## TASK
Print the listing below from its opening line through the line holding "create_clock -name core_clock -period 6.75", both ends included.

## SUPPLIED MATERIAL

## cpu
module cpu (
    input  clk,
    input  rst_n,
    input  [31:0] instr,
    input  [31:0] ram_data2,
    input  [10:0] start_pc,
    input  [3:0]  reg_addr,   
    output logic         waiting,
    output logic         ram_w_en1,
    output logic         ram_w_en2,
    output logic [10:0]  ram_addr2,
    output logic [31:0]  ram_in2,
    output logic [31:0]  status_out,
    output logic [31:0]  datapath_out,
    output logic [10:0]  pc_out,
    output logic [31:0]  reg_output
);
    logic [31:0] instr_reg;
    logic [3:0]  cond;            
    logic [6:0]  opcode;          
    logic        en_status_decode;  
    logic [3:0]  rn, rd, rs, rm;  
    logic [1:0]  shift_op;        
    logic [4:0]  imm5;            
    logic [11:0] imm12;           
    logic [23:0] imm24;           
    logic        P, U, W;         
    logic [3:0] rt;
    assign rt = rd;
    logic [31:0] status_out_dp;
    logic [31:0] datapath_out_dp;
  ...
Size in the first run: ~4500 cells after synthesis, about 590 flip-flops, roughly 230 I/O pins.
export LEC_CHECK = 0
export CAP_MARGIN = 20
export CORE_MARGIN = 2
export CORE_UTILIZATION = 60
export CTS_CLUSTER_DIAMETER = 27
export MAX_ROUTING_LAYER = met4
export SETUP_SLACK_MARGIN = 1.63
export SLEW_MARGIN = 20
create_clock -name core_clock -period 6.75 [get_ports {clk}]
run.sh (not shown) runs the stock make flow with config.mk's settings and CLKGATE_MAP_FILE=.
The baseline aborted during global routing.
Then changed:
- CAP_MARGIN: 20 -> 40
- CORE_UTILIZATION: 60 -> 58
- CTS_CLUSTER_DIAMETER: 27 -> unset
- MAX_ROUTING_LAYER: met4 -> unset
- SETUP_SLACK_MARGIN: 1.63 -> unset
- TNS_END_PERCENT: unset -> 5
- clock period: 6.75 -> 9.5 ns (I/O delays scaled with it)
Outcome: With this change the flow completed with no timing, DRC or antenna violations. Synthesized area does not change. Die area rose by about 3.4%. Synthesized cell count is unchanged.
Then changed:
- CORE_UTILIZATION: 58 -> 43
- TNS_END_PERCENT: 5 -> unset
- clock period: 9.5 -> 11.9 ns (I/O delays scaled with it)
Setup slack is better by 200 ps.
First-iteration DRC count falls by roughly a tenth.
Wire length rises by a few percent.
Then changed:
- CAP_MARGIN: 40 -> 15
- CORE_UTILIZATION: 43 -> 58
- SETUP_SLACK_MARGIN: unset -> 1.03
- TNS_END_PERCENT: unset -> 5
- clock period: 11.9 -> 7.66 ns (I/O delays scaled with it)
- Now the flow finished but failed the layout checks on setup timing
- via count goes up by 13%
- utilization came out higher by 25 points
- power increases by 75%
- setup slack gets worse by 1400 ps
- final cell count is higher by 4.5%
- area after synthesis stays the same
- final area rises by 11%
- routed wire length rose by 3.7%
Then changed:
- CAP_MARGIN: 15 -> 20
- CORE_UTILIZATION: 58 -> 57
- SETUP_SLACK_MARGIN: 1.03 -> 1.63
- TNS_END_PERCENT: 5 -> unset
- clock period: 7.66 -> 6.75 ns (I/O delays scaled with it)
=>
- The changed run ran to the end with violations: setup timing
- final area climbs by 2.4%
- power climbs by 18%
- global-route usage drops by 2.9 points
- count of clock-buffer cells in the layout drops by 2
- via count drops by about 2.4%
- wire length drops by about 4.4%
- utilization climbs by 0.48 points
- synthesized area is unchanged
- non-clock buffer count climbs by 85

cpu again, from the RTL that the note above started with.
==> flow/config.mk <==
export PLATFORM = sky130hd
export DESIGN_NAME = cpu
export DESIGN_NICKNAME = cpu
export VERILOG_FILES = /design/flow/design.v
export SDC_FILE = /design/flow/constraint.sdc
export NUM_CORES = 4
export LEC_CHECK = 0
export ABC_AREA = 0
export CAP_MARGIN = 40
export CELL_PAD_IN_SITES_GLOBAL_PLACEMENT = 2
export CORE_MARGIN = 2
export CORE_UTILIZATION = 54
export GPL_ROUTABILITY_DRIVEN = 0
export GPL_TIMING_DRIVEN = 1
export MAX_ROUTING_LAYER = met4
export MIN_ROUTING_LAYER = met1
export PLACE_DENSITY_LB_ADDON = 0.28
export SLEW_MARGIN = 20
export TNS_END_PERCENT = 20
==> flow/constraint.sdc <==
create_clock -name core_clock -period 8.38 [get_ports {clk}]
set_input_delay 1.6760 -clock core_clock [delete_from_list [all_inputs] [get_ports {clk}]]
set_output_delay 1.6760 -clock core_clock [all_outputs]
set_load 0.01 [all_outputs]
The baseline produced a layout that fails on setup timing.
Rerun with:
- ABC_AREA: 0 -> unset
- CELL_PAD_IN_SITES_GLOBAL_PLACEMENT: 2 -> unset
- CORE_UTILIZATION: 54 -> 44
- GPL_ROUTABILITY_DRIVEN: 0 -> unset
- GPL_TIMING_DRIVEN: 1 -> unset
- MAX_ROUTING_LAYER: met4 -> unset
- MIN_ROUTING_LAYER: met1 -> unset
- PLACE_DENSITY_LB_ADDON: 0.28 -> unset
- TNS_END_PERCENT: 20 -> unset
- clock period: 8.38 -> 7.02 ns (I/O delays scaled with it)
What happened: The new run finished with setup timing left. Combinational power rises by well over a third. Die area rises by about a fifth. Final cell count rises by roughly a tenth. Sequential power rises by about a fifth. Sequential share of layout area falls by 2.0 points. Total power rises by a quarter to a third. Routed wire length rises by a little under a tenth. Sequential cell count stays the same. Non-clock buffer count rises by 344.

try-yarrow:
cpu again, from the RTL that the note above started with.
Design cpu, start of the top module:
module cpu (
    input  clk,
    input  rst_n,
    input  [31:0] instr,
    input  [31:0] ram_data2,
    input  [10:0] start_pc,
    input  [3:0]  reg_addr,   
    output logic         waiting,
    output logic         ram_w_en1,
    output logic         ram_w_en2,
    output logic [10:0]  ram_addr2,
    output logic [31:0]  ram_in2,
    output logic [31:0]  status_out,
    output logic [31:0]  datapath_out,
    output logic [10:0]  pc_out,
    output logic [31:0]  reg_output
);
    logic [31:0] instr_reg;
    logic [3:0]  cond;            
    logic [6:0]  opcode;          
    logic        en_status_decode;  
    logic [3:0]  rn, rd, rs, rm;  
    logic [1:0]  shift_op;        
    logic [4:0]  imm5;            
    logic [11:0] imm12;           
    logic [23:0] imm24;           
    logic        P, U, W;         
    logic [3:0] rt;
    assign rt = rd;
    logic [31:0] status_out_dp;
    logic [31:0] datapath_out_dp;
  ...
clock: 15.5 ns
lec_check: 0
cap_margin: 0
cell_pad_in_sites_detail_placement: 0
core_aspect_ratio: 1.44
core_margin: 6
core_utilization: 25
cts_cluster_diameter: 352
cts_cluster_size: 33
gpl_routability_driven: 0
gpl_timing_driven: 0
max_routing_layer: met5
min_routing_layer: met2
place_density: 0.87
slew_margin: 20
tns_end_percent: 35
Run status, try-yarrow: aborted in global routing (5_1_grt), error GRT-0116
--- input diff try-yarrow..try-onyx ---
# try-yarrow
export LEC_CHECK = 0
export CAP_MARGIN = 0
export CELL_PAD_IN_SITES_DETAIL_PLACEMENT = 0
export CORE_ASPECT_RATIO = 1.44
export CORE_MARGIN = 6
export CORE_UTILIZATION = 25
export CTS_CLUSTER_DIAMETER = 352
export CTS_CLUSTER_SIZE = 33
export GPL_ROUTABILITY_DRIVEN = 0
export GPL_TIMING_DRIVEN = 0
export MAX_ROUTING_LAYER = met5
export MIN_ROUTING_LAYER = met2
export PLACE_DENSITY = 0.87
export SLEW_MARGIN = 20
export TNS_END_PERCENT = 35
create_clock -name core_clock -period 15.5 [get_ports {clk}]
# try-onyx
export LEC_CHECK = 0
export CAP_MARGIN = 40
export CORE_MARGIN = 2
export CORE_UTILIZATION = 72
export CTS_CLUSTER_DIAMETER = 97
export CTS_CLUSTER_SIZE = 33
export SETUP_SLACK_MARGIN = 1.15
export SLEW_MARGIN = 20
create_clock -name core_clock -period 8.52 [get_ports {clk}]
--- outcome ---
The runs compared here, try-onyx and try-yarrow, all ended either early or with open violations. In the summary table, try-onyx is marked failed, with error GRT-0232 raised in global routing (5_1_grt). Status(try-yarrow) = ERROR, stage = global routing (5_1_grt). Looking at pre-CTS setup slack across both flows, try-onyx is the weaker of the two, with try-yarrow ahead. Against try-yarrow, try-onyx reports a post-cts gate resize count that is higher. From try-yarrow to try-onyx, synthesis area per yosys did not move at all. Re average cell area after synthesis: no difference whatsoever between try-yarrow and try-onyx.
### try-onyx -> try-delta
# try-onyx
export LEC_CHECK = 0
export CAP_MARGIN = 40
export CORE_MARGIN = 2
export CORE_UTILIZATION = 72
export CTS_CLUSTER_DIAMETER = 97
export CTS_CLUSTER_SIZE = 33
export SETUP_SLACK_MARGIN = 1.15
export SLEW_MARGIN = 20
create_clock -name core_clock -period 8.52 [get_ports {clk}]
# try-delta
export LEC_CHECK = 0
export CAP_MARGIN = 40
export CORE_MARGIN = 2
export CORE_UTILIZATION = 72
export CTS_CLUSTER_DIAMETER = 97
export CTS_CLUSTER_SIZE = 33
export PLACE_DENSITY = 0.65
export SETUP_SLACK_MARGIN = 2.45
export SLEW_MARGIN = 20
create_clock -name core_clock -period 8.52 [get_ports {clk}]
Findings:
Status for try-onyx and try-delta: no clean run
global routing (5_1_grt): try-onyx exited with error
try-onyx -> try-delta: post-synth area from yosys stat delta 0, exact match
Comparing try-delta against try-onyx, there is no change at all in count of hold-fix buffers inserted at cts.
Aoi/oai-family share of the synthesized area came out exactly the same in try-onyx and try-delta.
Of try-onyx and try-delta, try-onyx shows the higher number of CTS-inserted buffers, with try-delta below it.
Going from try-onyx to try-delta, the routability congestion estimate was found to have gone down by 5.9%.
Inputs modified between try-delta and try-nickel:
# try-delta
export LEC_CHECK = 0
export CAP_MARGIN = 40
export CORE_MARGIN = 2
export CORE_UTILIZATION = 72
export CTS_CLUSTER_DIAMETER = 97
export CTS_CLUSTER_SIZE = 33
export PLACE_DENSITY = 0.65
export SETUP_SLACK_MARGIN = 2.45
export SLEW_MARGIN = 20
create_clock -name core_clock -period 8.52 [get_ports {clk}]
# try-nickel
export LEC_CHECK = 0
export CAP_MARGIN = 15
export CORE_MARGIN = 2
export CORE_UTILIZATION = 65
export CTS_CLUSTER_SIZE = 37
export SETUP_SLACK_MARGIN = -0.72
export SLEW_MARGIN = 20
export TNS_END_PERCENT = 5
create_clock -name core_clock -period 7.66 [get_ports {clk}]
- Summary of try-nickel over try-delta: post-synth area from yosys stat did not really move, post-synthesis cell count did not really move, total of buffers placed on input and output ports did not really move, share of synthesized registers carrying an async set or reset did not really move, width of the die went up.
- Floorplan check, try-nickel vs try-delta: die outline larger in try-nickel
- FAIL try-nickel @ global routing (5_1_grt): tool exited with error
- try-delta | ERROR | global routing (5_1_grt)
- Relative to try-delta, initial core utilization decreased by 7.2 points in try-nickel.

cpu again, from the RTL that the note above started with.
Design cpu, start of the top module:
module cpu (
    input  clk,
    input  rst_n,
    input  [31:0] instr,
    input  [31:0] ram_data2,
    input  [10:0] start_pc,
    input  [3:0]  reg_addr,   
    output logic         waiting,
    output logic         ram_w_en1,
    output logic         ram_w_en2,
    output logic [10:0]  ram_addr2,
    output logic [31:0]  ram_in2,
    output logic [31:0]  status_out,
    output logic [31:0]  datapath_out,
    output logic [10:0]  pc_out,
    output logic [31:0]  reg_output
);
    logic [31:0] instr_reg;
    logic [3:0]  cond;            
    logic [6:0]  opcode;          
    logic        en_status_decode;  
    logic [3:0]  rn, rd, rs, rm;  
    logic [1:0]  shift_op;        
    logic [4:0]  imm5;            
    logic [11:0] imm12;           
    logic [23:0] imm24;           
    logic        P, U, W;         
    logic [3:0] rt;
    assign rt = rd;
    logic [31:0] status_out_dp;
    logic [31:0] datapath_out_dp;
    logic [31:0] str_data_dp;
    logic [10:0] pc_out_dp;
    logic [31:0] reg_output_dp;
    logic        waiting_ctrl;
  ...
Settings: LEC_CHECK=0, CAP_MARGIN=40, CORE_MARGIN=2, CORE_UTILIZATION=67, CTS_CLUSTER_DIAMETER=356, CTS_CLUSTER_SIZE=98, PLACE_DENSITY=0.38, SLEW_MARGIN=20, TNS_END_PERCENT=5; clock period 6.59 ns.
The starting point aborted during 5_1_grt.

## TASK ANSWER
## cpu
module cpu (
    input  clk,
    input  rst_n,
    input  [31:0] instr,
    input  [31:0] ram_data2,
    input  [10:0] start_pc,
    input  [3:0]  reg_addr,   
    output logic         waiting,
    output logic         ram_w_en1,
    output logic         ram_w_en2,
    output logic [10:0]  ram_addr2,
    output logic [31:0]  ram_in2,
    output logic [31:0]  status_out,
    output logic [31:0]  datapath_out,
    output logic [10:0]  pc_out,
    output logic [31:0]  reg_output
);
    logic [31:0] instr_reg;
    logic [3:0]  cond;            
    logic [6:0]  opcode;          
    logic        en_status_decode;  
    logic [3:0]  rn, rd, rs, rm;  
    logic [1:0]  shift_op;        
    logic [4:0]  imm5;            
    logic [11:0] imm12;           
    logic [23:0] imm24;           
    logic        P, U, W;         
    logic [3:0] rt;
    assign rt = rd;
    logic [31:0] status_out_dp;
    logic [31:0] datapath_out_dp;
  ...
Size in the first run: ~4500 cells after synthesis, about 590 flip-flops, roughly 230 I/O pins.
export LEC_CHECK = 0
export CAP_MARGIN = 20
export CORE_MARGIN = 2
export CORE_UTILIZATION = 60
export CTS_CLUSTER_DIAMETER = 27
export MAX_ROUTING_LAYER = met4
export SETUP_SLACK_MARGIN = 1.63
export SLEW_MARGIN = 20
create_clock -name core_clock -period 6.75 [get_ports {clk}]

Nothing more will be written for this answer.